--- START ---

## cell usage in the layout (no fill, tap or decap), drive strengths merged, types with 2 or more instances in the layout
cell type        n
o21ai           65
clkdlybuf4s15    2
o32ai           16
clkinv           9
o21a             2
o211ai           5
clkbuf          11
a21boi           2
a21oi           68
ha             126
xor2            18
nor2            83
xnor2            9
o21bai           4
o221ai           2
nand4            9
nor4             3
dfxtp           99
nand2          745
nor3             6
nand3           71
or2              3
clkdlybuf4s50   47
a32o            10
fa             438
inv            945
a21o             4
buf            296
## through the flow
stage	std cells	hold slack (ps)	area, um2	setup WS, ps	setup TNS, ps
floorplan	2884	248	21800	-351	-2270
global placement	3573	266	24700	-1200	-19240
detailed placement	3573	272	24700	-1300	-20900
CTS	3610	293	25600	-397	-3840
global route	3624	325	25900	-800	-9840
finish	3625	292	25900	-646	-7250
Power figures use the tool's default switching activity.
### src/rtl/bus_arb_pkg.sv
// Shared types and defaults for the round-robin CPU bus arbiter.
package bus_arb_pkg;

    typedef enum logic [1:0] {IDLE, OWN, TURN} arb_state_t;

    localparam logic [31:0] DEF_VALID_MASK = 32'h02FF_FFFF;
    localparam logic [4:0]  DEF_IDLE_SEL   = 5'd31;

    function automatic int clog2(input int v);
        int r;
        r = 0;
        while ((1 << r) < v) r++;
        return r;
    endfunction

endpackage

### src/rtl/rr_pick.sv
// Round-robin picker: rotate requests so the pointer sits at bit 0, find the
// lowest set bit, then rotate the offset back into an absolute slot index.
module rr_pick
    import bus_arb_pkg::*;
#(
    parameter int NUM_REQ = 32,
    parameter int SEL_W   = 5
) (
    input  logic [NUM_REQ-1:0] eff,
    input  logic [SEL_W-1:0]   pointer,
    output logic               found,
    output logic [SEL_W-1:0]   index
);

    localparam logic [SEL_W:0] NREQ = (SEL_W+1)'(NUM_REQ);

    logic [2*NUM_REQ-1:0] dbl;
    logic [NUM_REQ-1:0]   rot;
    logic [SEL_W-1:0]     off;
    logic [SEL_W:0]       sum;

    assign dbl = {eff, eff} >> pointer;
    assign rot = dbl[NUM_REQ-1:0];

    always_comb begin
        off = '0;
        for (int i = NUM_REQ - 1; i >= 0; i--)
            if (rot[i]) off = SEL_W'(i);
    end

    assign sum   = {1'b0, off} + {1'b0, pointer};
    assign index = (sum >= NREQ) ? SEL_W'(sum - NREQ) : SEL_W'(sum);
    assign found = |eff;

endmodule
## src/rtl/traffic_pkg.sv

```systemverilog
// -----------------------------------------------------------------------------
// traffic_pkg
// Shared constants for the intersection controller and its conflict monitor.
//   - Light codes (2 bits per channel): RED, GREEN, YELLOW; 2'b11 is invalid.
//   - Fault codes (3 bits): FLT_NONE .. FLT_WDOG, lower code = higher priority.
//   - Monitor FSM state encoding: ST_INIT, ST_MONITOR, ST_FAULT.
// -----------------------------------------------------------------------------
package traffic_pkg;

    localparam logic [1:0] RED    = 2'b00;
    localparam logic [1:0] GREEN  = 2'b01;
    localparam logic [1:0] YELLOW = 2'b10;
    localparam logic [1:0] BADCODE = 2'b11;

    localparam logic [2:0] FLT_NONE     = 3'd0;
    localparam logic [2:0] FLT_INVALID  = 3'd1;
    localparam logic [2:0] FLT_CONFLICT = 3'd2;
    localparam logic [2:0] FLT_ILLEGAL  = 3'd3;
    localparam logic [2:0] FLT_SHORT_Y  = 3'd4;
    localparam logic [2:0] FLT_WDOG     = 3'd5;

    localparam logic [1:0] ST_INIT    = 2'd0;
    localparam logic [1:0] ST_MONITOR = 2'd1;
    localparam logic [1:0] ST_FAULT   = 2'd2;

    function automatic logic is_invalid(input logic [1:0] code);
        return code == BADCODE;
    endfunction

endpackage

```

## src/rtl/traffic_transition_check.sv

```systemverilog
// -----------------------------------------------------------------------------
// traffic_transition_check
// Per-channel step check between the previous and the current light code.
// Legal steps: hold, GREEN->YELLOW, YELLOW->RED, RED->GREEN.
//   prev_i    [1:0] light code captured at the previous edge
//   cur_i     [1:0] light code sampled this cycle
//   illegal_o       step is outside the legal set
//   y2r_o           step is YELLOW->RED (caller applies the yellow-length check)
// -----------------------------------------------------------------------------
module traffic_transition_check
    import traffic_pkg::*;
(
    input  logic [1:0] prev_i,
    input  logic [1:0] cur_i,
    output logic       illegal_o,
    output logic       y2r_o
);

    logic legal;

    always_comb begin
        legal = (prev_i == cur_i)
             || ((prev_i == GREEN)  && (cur_i == YELLOW))
             || ((prev_i == YELLOW) && (cur_i == RED))
             || ((prev_i == RED)    && (cur_i == GREEN));
    end

    assign illegal_o = ~legal;
    assign y2r_o     = (prev_i == YELLOW) && (cur_i == RED);

endmodule

```

## src/rtl/traffic_conflict_monitor.sv

```systemverilog
// -----------------------------------------------------------------------------
// traffic_conflict_monitor
// Independent safety monitor on the intersection light outputs. Every cycle the
// {highway,street} sample is checked for invalid codes, conflicting greens,
// illegal steps, short yellows and stuck phases. The first violation latches
// fault/fault_code until clr_fault is pulsed while faulted.
//
// Ports:
//   clk, rst          clock; asynchronous active-high reset
//   highway [1:0]     highway light code
//   street  [1:0]     street light code
//   clr_fault         single-cycle clear of a latched fault (FAULT state only)
//   fault             latched fault flag
//   fault_code [2:0]  code of the first violation (0 = none)
//   dwell [CNT_W-1:0] cycles the current combined state has been held (sat.)
//   fault_count       faults latched since reset (sat.), not cleared by clr_fault
//   state_dbg [1:0]   monitor FSM state (ST_INIT / ST_MONITOR / ST_FAULT)
// -----------------------------------------------------------------------------
module traffic_conflict_monitor
    import traffic_pkg::*;
#(
    parameter int MIN_YELLOW = 1,
    parameter int MAX_PHASE  = 255,
    parameter int CNT_W      = 8
) (
    input  logic             clk,
    input  logic             rst,
    input  logic [1:0]       highway,
    input  logic [1:0]       street,
    input  logic             clr_fault,
    output logic             fault,
    output logic [2:0]       fault_code,
    output logic [CNT_W-1:0] dwell,
    output logic [CNT_W-1:0] fault_count,
    output logic [1:0]       state_dbg
);

    localparam logic [CNT_W-1:0] MIN_Y_C  = CNT_W'(MIN_YELLOW);
    localparam logic [CNT_W-1:0] MAX_PH_C = CNT_W'(MAX_PHASE);
    localparam logic [CNT_W-1:0] CNT_MAX  = {CNT_W{1'b1}};

    logic [1:0]       state_q, state_d;
    logic [3:0]       prev_q, prev_d;
    logic [CNT_W-1:0] dwell_q, dwell_d;
    logic             fault_q, fault_d;
    logic [2:0]       code_q, code_d;
    logic [CNT_W-1:0] count_q, count_d;

    logic [3:0]       cur;
    logic             ill_hw, ill_st, y2r_hw, y2r_st;
    logic             chk_invalid, chk_conflict, chk_illegal, chk_short, chk_wdog;
    logic [2:0]       init_code, mon_code;
    logic [CNT_W-1:0] dwell_step;
    logic [CNT_W-1:0] count_inc;

    assign cur = {highway, street};

    traffic_transition_check u_hw_check (
        .prev_i    (prev_q[3:2]),
        .cur_i     (highway),
        .illegal_o (ill_hw),
        .y2r_o     (y2r_hw)
    );

    traffic_transition_check u_st_check (
        .prev_i    (prev_q[1:0]),
        .cur_i     (street),
        .illegal_o (ill_st),
        .y2r_o     (y2r_st)
    );

    // All checks compare the current sample with the pre-edge prev/dwell.
    always_comb begin
        chk_invalid  = is_invalid(highway) | is_invalid(street);
        chk_conflict = (highway != RED) && (street != RED);
        chk_illegal  = ill_hw | ill_st;
        chk_short    = (y2r_hw | y2r_st) && (dwell_q < MIN_Y_C);
        chk_wdog     = (cur == prev_q) && (dwell_q == MAX_PH_C);
    end

    // Lowest code wins when several checks fire together.
    always_comb begin
        init_code = FLT_NONE;
        if (chk_invalid)       init_code = FLT_INVALID;
        else if (chk_conflict) init_code = FLT_CONFLICT;

        mon_code = init_code;
        if (init_code == FLT_NONE) begin
            if (chk_illegal)    mon_code = FLT_ILLEGAL;
            else if (chk_short) mon_code = FLT_SHORT_Y;
            else if (chk_wdog)  mon_code = FLT_WDOG;
        end
    end

    always_comb begin
        dwell_step = (cur != prev_q) ? CNT_W'(1)
                   : ((dwell_q == CNT_MAX) ? dwell_q : dwell_q + CNT_W'(1));
        count_inc  = (count_q == CNT_MAX) ? count_q : count_q + CNT_W'(1);
    end

    always_comb begin
        state_d = state_q;
        prev_d  = cur;
        dwell_d = dwell_step;
        fault_d = fault_q;
        code_d  = code_q;
        count_d = count_q;
        case (state_q)
            ST_INIT: begin
                // No history yet: dwell restarts regardless of prev.
                dwell_d = CNT_W'(1);
                if (init_code != FLT_NONE) begin
                    state_d = ST_FAULT;
                    fault_d = 1'b1;
                    code_d  = init_code;
                    count_d = count_inc;
                end else begin
                    state_d = ST_MONITOR;
                end
            end
            ST_MONITOR: begin
                if (mon_code != FLT_NONE) begin
                    state_d = ST_FAULT;
                    fault_d = 1'b1;
                    code_d  = mon_code;
                    count_d = count_inc;
                end
            end
            ST_FAULT: begin
                // A violation in the clearing cycle is deliberately ignored;
                // the next sample is re-checked from INIT.
                if (clr_fault) begin
                    state_d = ST_INIT;
                    fault_d = 1'b0;
                    code_d  = FLT_NONE;
                end
            end
            default: begin
                state_d = ST_INIT;
            end
        endcase
    end

    always_ff @(posedge clk or posedge rst) begin
        if (rst) begin
            state_q <= ST_INIT;
            prev_q  <= {RED, RED};
            dwell_q <= '0;
            fault_q <= 1'b0;
            code_q  <= FLT_NONE;
            count_q <= '0;
        end else begin
            state_q <= state_d;
            prev_q  <= prev_d;
            dwell_q <= dwell_d;
            fault_q <= fault_d;
            code_q  <= code_d;
            count_q <= count_d;
        end
    end

    assign fault       = fault_q;
    assign fault_code  = code_q;
    assign dwell       = dwell_q;
    assign fault_count = count_q;
    assign state_dbg   = state_q;

endmodule
```

## config.mk

```make
export PLATFORM = sky130hd
export DESIGN_NAME = traffic_conflict_monitor
export DESIGN_NICKNAME = d
export VERILOG_FILES = /design/src/rtl/traffic_pkg.sv /design/src/rtl/traffic_transition_check.sv /design/src/rtl/traffic_conflict_monitor.sv
export SDC_FILE = /design/constraint.sdc
export NUM_CORES = 1
export LEC_CHECK = 0
export BUFFER_PORTS_ARGS = -buffer_cell sky130_fd_sc_hd__buf_2
export CORE_MARGIN = 2
export CORE_UTILIZATION = 50
export CTS_CLUSTER_SIZE = 25
export DETAILED_ROUTE_END_ITERATION = 10
export GPL_TIMING_DRIVEN = 0
export PLACE_DENSITY = 0.74
export SYNTH_ARGS = -nofsm -noshare
export SYNTH_HDL_FRONTEND = slang
export SYNTH_SLANG_ARGS = --single-unit
```

## constraint.sdc

```tcl
create_clock -name clk -period 2.55 [get_ports clk]
set_clock_uncertainty 0.2 [all_clocks]
set_input_delay 0.1275 -clock clk [delete_from_list [all_inputs] [get_ports clk]]
set_output_delay 0.1275 -clock clk [all_outputs]
set_load 0.01 [all_outputs]
```

=== Yosys cells after proc, flatten, opt, wreduce, memory -nomap -nowiden ===
Index checks and enable logic that the tools add are counted.

* Register bits: 26
* Input port bits: 7
* Output and inout bits: 22
* Logic and storage cells: 91

* $add $sub $neg: 2
* Magnitude comparators: 1
* Equal/unequal tests: 22
* Multiplexer cells: 25
* Bitwise operators: 5
* Reductions and logical operators: 30

{| class="wikitable"
|+ Operators with widths
! operator !! count
|-
| $mux 8 || 6
|-
| $mux 3 || 7
|-
| $add 8x1->8 const B || 2
|-
| $eq 8x8->1 const B || 2
|-
| $pmux 8 s2 || 1
|-
| $eq 2x2->1 const B || 7
|-
| $eq 2x1->1 const B || 5
|-
| $logic_not 2->1 || 5
|-
| $mux 2 || 5
|-
| $logic_and 1x1->1 || 9
|-
| $pmux 3 s3 || 1
|-
| $reduce_bool 3->1 || 3
|-
| $lt 8x1->1 const B || 1
|-
| $logic_or 1x1->1 || 6
|-
| $ne 2x2->1 const B || 3
|-
| $pmux 2 s3 || 1
|-
| $reduce_bool 2->1 || 3
|-
| $eq 2x2->1 || 2
|-
| $eq 4x4->1 || 1
|-
| $ne 4x4->1 || 1
|-
| $reduce_and 4->1 || 1
|-
| $logic_not 3->1 || 1
|-
| $mux 1 || 3
|-
| $ne 3x1->1 const B || 1
|-
| 5 further kinds || 8
|}

=== Depth between registers and ports, before layout ===
Gate-level depths: netlist (run 1).

* Depth after elaboration: 12
* Gate-level depth with buffers: 8
* Mapped depth without buffers: 8

=== By module ===
Synthesis (run 1) repeated with hierarchy kept, for this count alone.

* Cells, all modules: 151
* Area total of the unflattened synthesis: 1569.0 µm²

{| class="wikitable"
|+ Modules (own cells, without submodules)
! module !! instances !! cells each !! area each (µm²) !! seq. area each (µm²)
|-
| traffic_conflict_monitor || 1 || 141 || 1483.9 || 650.6
|-
| traffic_transition_check || 2 || 5 || 42.5 || 0.0
|}

=== Worst setup path after synthesis (run 1) ===
No wires, ideal clock.

* Path kind: flip-flop to flip-flop
* From: register dwell_q[0] (netlist: dwell[0])
* To: register count_q[7] (netlist: fault_count[7])
* Setup time: 0.079 ns
* Data arrival time: 1.915 ns
* Data required time: 2.271 ns
* Slack: 0.355 ns
* Stages on the path, launching flop included: 9
* Path buffers: 1
* Clock period less this slack: 2.195 ns
* Cell sequence: dfrtp_1 -> ha_1 -> nand2_1 -> or3_1 -> buf_6 -> o21ai_4 -> o31ai_4 -> nor3_1 -> xor2_1

* Cells in the longest elaborated chain, start to end: 9
* Elaborated cells on any way between the ends: 11
* Those cells by class: order compare: 1; eq/ne: 2; mux: 4; reduce/logical: 4

{| class="wikitable"
|+ RTL lines
! item !! line !! text
|-
| start, declared || traffic_conflict_monitor.sv:44 || <nowiki>logic [CNT_W-1:0] dwell_q, dwell_d;</nowiki>
|-
| start signal, assigned || traffic_conflict_monitor.sv:155 || <nowiki>dwell_q <= dwell_d;</nowiki>
|-
| branches (longest 3 deep; another with $lt 8x1->1) || - ||
|-
| $mux 3 * || traffic_conflict_monitor.sv:90 || <nowiki>else if (chk_short) mon_code = FLT_SHORT_Y;</nowiki>
|-
| $mux 3 * || traffic_conflict_monitor.sv:89 || <nowiki>if (chk_illegal) mon_code = FLT_ILLEGAL;</nowiki>
|-
| $mux 3 * || traffic_conflict_monitor.sv:88 || <nowiki>if (init_code == FLT_NONE) begin</nowiki>
|-
| $reduce_bool 3->1 * || traffic_conflict_monitor.sv:122 || <nowiki>if (mon_code != FLT_NONE) begin</nowiki>
|-
| $ne 2x2->1 (no source line) * || - ||
|-
| $reduce_and 3->1 (no source line) * || - ||
|-
| end signal, assigned || traffic_conflict_monitor.sv:158 || <nowiki>count_q <= count_d;</nowiki>
|-
| end, declared || traffic_conflict_monitor.sv:47 || <nowiki>logic [CNT_W-1:0] count_q, count_d;</nowiki>
|}

Every way passes the cells marked *.
A chain may end at the register's enable or synchronous reset.

=== Worst setup path in the final report (run 1) ===
* From: input street[0]
* To: register code_q[0] (netlist: fault_code[0])

* Cells in the longest elaborated chain, start to end: 12
* Elaborated cells on any way between the ends: 35
* Those cells by class: eq/ne: 7; mux: 9; bitwise: 4; reduce/logical: 15

{| class="wikitable"
|+ RTL lines
! item !! line !! text
|-
| start, declared || traffic_conflict_monitor.sv:29 || <nowiki>input logic [1:0] street,</nowiki>
|-
| branches (longest 12 deep; another with $reduce_and 4->1) || - ||
|-
| end signal, assigned || traffic_conflict_monitor.sv:157 || <nowiki>code_q <= code_d;</nowiki>
|-
| end, declared || traffic_conflict_monitor.sv:46 || <nowiki>logic [2:0] code_q, code_d;</nowiki>
|}

Parallel ways; which one is timed is not known. The select of a mux whose other input is x is not followed.

==> results of run 1 <==
-- what timing repair did --
item                                    CTS  global route
buffers inserted                          0             0
endpoints found under the hold margin    31             0
gates resized for setup                   0             1
hold buffers                              6             0
endpoints found under the setup margin    0             1
-- metal layers --
metal  vias to the layer above  track usage  routed length, um
met3                         9      0.03712                143
met4                         0       0.1079                 55
met1                       619       0.2431               1365
met2                        40       0.3218               1554
met5                         -            0                  0
li1                        634            -                  -
-- area by class of cell --
class | instances | area, um^2
Tap cell | 33 | 41.29
Sequential cell | 26 | 650.6
Clock buffer | 3 | 22.52
Timing Repair Buffer | 34 | 200.2
Clock inverter | 1 | 30.03
Inverter | 7 | 26.28
Buffer | 6 | 40.04
Multi-Input combinational cell | 120 | 834.6
Fill cell | 269 | 1157
-- metrics by stage --
stage                 util  setup slack, ns
floorplan                -           0.3553
global placement    0.5754           0.2743
detailed placement  0.5754           0.1492
CTS                 0.6129           0.1205
global route        0.6146          0.03247
finish              0.6146           0.1530
-- report_power, final --
part,internal [mW],switching [mW]
sequential,0.519,0.113
clock,0.159,0.135
combinational,0.302,0.368
-- worst max-delay path: stages --
cell and delay [ns]:
dlygate4sd3_1 0.52, buf_2 0.10, buf_2 0.19, nand2b_1 0.14
mux2i_1 0.22, nand4_2 0.24, o31ai_2 0.50, mux2_2 0.39
-- cells in the mapped netlist (4+ instances only) --
cell type  number  area (um^2)
nand2b_1        4        25.02
nand2_1        13        48.80
ha_1            7        87.58
xnor2_1         6        52.55
xor2_1          9        78.83
nand3_1         7        35.03
nand4_1         5        31.28
nor3_1          9        45.04
inv_1           7        26.28
nor2b_1         4        25.02
dfrtp_1        26        650.6
nor2_1         20        75.07
-- final timing paths --
check                      slack (ns)             end     startpoint  depth (start not counted)
max                              0.15   fault_code[0]      street[0]                          8
min                              0.23       prev_q[1]      street[1]                          2
max reg2reg                      0.18  fault_count[5]       dwell[0]                          8
min reg2reg                      0.29   fault_code[2]  fault_code[2]                          2
max in group asynchronous        1.20   fault_code[0]            rst                          3
min in group asynchronous        0.35    state_dbg[0]            rst                          3
-- cell families after synthesis --
family / Yosys count
buf+inv: 13
xor+xnor: 15
flops: 26
mux: 5
compound gates: 22
simple gates: 71
fa+ha+maj: 7
-- registers in the layout, indices dropped and copies added (netlist names) --
name,cells
dwell,8
state_dbg,2
fault,1
fault_count,8
fault_code,3
prev_q,4
==> impl_results.md, run 1 <==
- Outcome: completed
- Post-route minimum period: 2.397 ns
- Fmax achieved: 417.2 MHz
- Commonest cells after routing, fill and taps aside: 30 x buf_2, 26 x dfrtp_1, 20 x nor2_1
- Unrepaired setup endpoints after global routing: no
- Final-report hold violation count: 0
- DRT iter0 DRCs: 46
- Simple-Gate Fraction of Synth Area: 0.2354
- Ys Warns: 0
- Die height: 59.62 um
- Max-Cap Viols: 0
- Die Area: 3554 um^2
- Final Cycle Share: 0.9400
- Port bufs: 28
- Finished Layout Cells: 230
- GRT Total Usage: 0.1966
- Worst hold path type: primary input to flip-flop
- Antenna viol nets, final: 0
- XOR/XNOR Fraction of Synth Area: 0.08495
- Antenna violations before repair: 0
- Rows: 20
- VDD IR-drop max: 0.6138 mV
- Nature of the critical path startpoint: primary input
- Vias in the first global route: 1235
- Vias per cell: 5.661
- Routed Wire Length: 3118 um
- Setup CP Type: primary input to flip-flop
- #FFs+latches synth: 26
- Synth unique cells: 40
- Leakage: 0.8353 nW
- Total negative slack: 0 ns
- Gpl congestion: 0.8013
- CTS Sinks: 26
- Main synth FF type: dfrtp_1
- Most common cell after layout, fill and taps aside: buf_2
- Pre-antenna DRT Iters: 4
- Design Area, Final: 1846 um^2
- Post-Synth Adder-Cell Area: 0.05663
- Core footprint: 3003 um^2
- Crit. End Element: flip-flop
- Diode count: 0
- Cell Area, Placed: 1728 um^2
- Clock buffer depth: 2
- Nets: 212
- Slew Viols, Final: 0
- Slew @ Worst Pin: 0.9991 ns
- Residual DRC: 0
- Pin count of the biggest net entering global routing: 27
- Crit path max fanout: 9
- Num CTS Buffers: 3
- GR Overflow Total: 0
- Worst EP arrival: 2.43 ns
- Post-DP HPWL: 2291 um
- # IOs: 29
- Critical path required time: 2.58 ns
- Hold WS: 0.2263 ns
- Final setup fails: 0
- Starting Density: 0.5150
- Post-synthesis sequential area ratio: 0.4207
- Main combinational cell family by area after synthesis: simple AND/OR/NAND/NOR gates
- Final Power: 1.596 mW
- CTS tree: built
- Vias post-DR: 1302
- Power density cells: 864.8 nW/um^2
- Number of synthesized flops with an enable pin: 0
- Die Wd: 59.62 um
- WL per Instance: 13.56 um
- Clk root buf: clkbuf_4
- DP Cell Count: 220
- Post-synth ARST share: 1.000
- Compound-gate portion of the synthesized area: 0.1254
- Cells after Synth: 159
- H-tree levels: 1
- Synth Area per Inst: 9.726 um^2
- Multiplexer share of the synthesized area: 0.03398
- Share of cells above drive strength 1: 0.2487
- Worst-Skew Late Latency: 0.34 ns
- Synth Net Count: 173
- Worst-path clk slew: 0.16 ns
- Post-Syn Area: 1546 um^2
- Rel. slew slack: 0.3332
- First-pass GRT wire length: 5347 um
- Synth-to-Final Area Change: 19.34%
Note: power is estimated with default switching activity, not from simulation.
## config.mk

```make
export PLATFORM = sky130hd
export DESIGN_NAME = udp_tx_feeder_flat
export DESIGN_NICKNAME = d
export VERILOG_FILES = /design/src/rtl/udp_tx_feeder_if.sv /design/src/rtl/udp_tx_feeder.sv /design/src/flat_wrapper.sv
export SDC_FILE = /design/constraint.sdc
export NUM_CORES = 1
export LEC_CHECK = 0
export ABC_AREA = 0
export ABC_CLOCK_PERIOD_IN_PS = 4000
export CAP_MARGIN = 0
export CORE_MARGIN = 3
export CORE_UTILIZATION = 50
export CTS_CLUSTER_DIAMETER = 100
export DETAILED_ROUTE_END_ITERATION = 12
export GPL_TIMING_DRIVEN = 0
export PLACE_DENSITY = 0.66
export SYNTH_ARGS = -nofsm -noshare
export SYNTH_HDL_FRONTEND = slang
export SYNTH_SLANG_ARGS = --single-unit
export TNS_END_PERCENT = 30
```

## constraint.sdc

```tcl
create_clock -name s_clk -period 4 [get_ports s_clk]
set_clock_uncertainty 0.1 [all_clocks]
set_input_delay 0.8 -clock s_clk [delete_from_list [all_inputs] [get_ports s_clk]]
set_output_delay 0.8 -clock s_clk [all_outputs]
set_load 0.03 [all_outputs]
```
**config.mk**
```make
export PLATFORM = sky130hd
export DESIGN_NAME = serial_full_add
export DESIGN_NICKNAME = d
export VERILOG_FILES = /design/src/rtl/serial_arith_pkg.sv /design/src/rtl/full_adder_bfl.sv /design/src/rtl/serial_full_add.sv
export SDC_FILE = /design/constraint.sdc
export NUM_CORES = 1
export LEC_CHECK = 0
export ABC_AREA = 1
export CAP_MARGIN = 20
export CORE_UTILIZATION = 35
export CTS_BUF_LIST = sky130_fd_sc_hd__clkbuf_4 sky130_fd_sc_hd__clkbuf_8
export DETAILED_ROUTE_END_ITERATION = 16
export GPL_TIMING_DRIVEN = 1
export PLACE_DENSITY = 0.54
export SLEW_MARGIN = 5
export SYNTH_ARGS = -nofsm -noshare
export SYNTH_HDL_FRONTEND = slang
export SYNTH_SLANG_ARGS = --single-unit
export TNS_END_PERCENT = 10
```
**constraint.sdc**
```tcl
create_clock -name clk -period 1.9 [get_ports clk]
set_input_delay 0.285 -clock clk [delete_from_list [all_inputs] [get_ports clk]]
set_output_delay 0.285 -clock clk [all_outputs]
set_load 0.02 [all_outputs]
```
===== src/rtl/clk8_timer_pkg.sv =====
// Shared definitions for the clk_8 edge timer.
// Holds the FSM state encoding and the default widths used by
// clk8_edge_timer (terminal-count width and edge-counter width).
package clk8_timer_pkg;

  localparam int TC_W_DEF  = 8;
  localparam int CNT_W_DEF = 16;

  typedef enum logic {
    IDLE = 1'b0,
    RUN  = 1'b1
  } state_t;

endpackage


===== src/rtl/clk8_edge_timer_rise_det.sv =====
// Rising-edge detector for a level that is already synchronous to clk.
// Ports:
//   clk   - system clock, rising edge
//   rst_n - asynchronous active-low reset
//   din   - input level
//   rise  - high for the cycle in which din is 1 and was 0 last cycle
// The delayed copy resets to 0, so a level already high when reset is
// released registers as one rise on the first cycle.
module rise_det (
  input  logic clk,
  input  logic rst_n,
  input  logic din,
  output logic rise
);

  logic din_d;

  always_ff @(posedge clk or negedge rst_n) begin
    if (!rst_n) begin
      din_d <= 1'b0;
    end else begin
      din_d <= din;
    end
  end

  assign rise = din & ~din_d;

endmodule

--- END ---

### Try it
Using the data above, reproduce exactly the lines from the line that contains "- Critical path required time: 2.58 ns" through the line that contains "- H-tree levels: 1", including both.

### Solution to this problem
- Critical path required time: 2.58 ns
- Hold WS: 0.2263 ns
- Final setup fails: 0
- Starting Density: 0.5150
- Post-synthesis sequential area ratio: 0.4207
- Main combinational cell family by area after synthesis: simple AND/OR/NAND/NOR gates
- Final Power: 1.596 mW
- CTS tree: built
- Vias post-DR: 1302
- Power density cells: 864.8 nW/um^2
- Number of synthesized flops with an enable pin: 0
- Die Wd: 59.62 um
- WL per Instance: 13.56 um
- Clk root buf: clkbuf_4
- DP Cell Count: 220
- Post-synth ARST share: 1.000
- Compound-gate portion of the synthesized area: 0.1254
- Cells after Synth: 159
- H-tree levels: 1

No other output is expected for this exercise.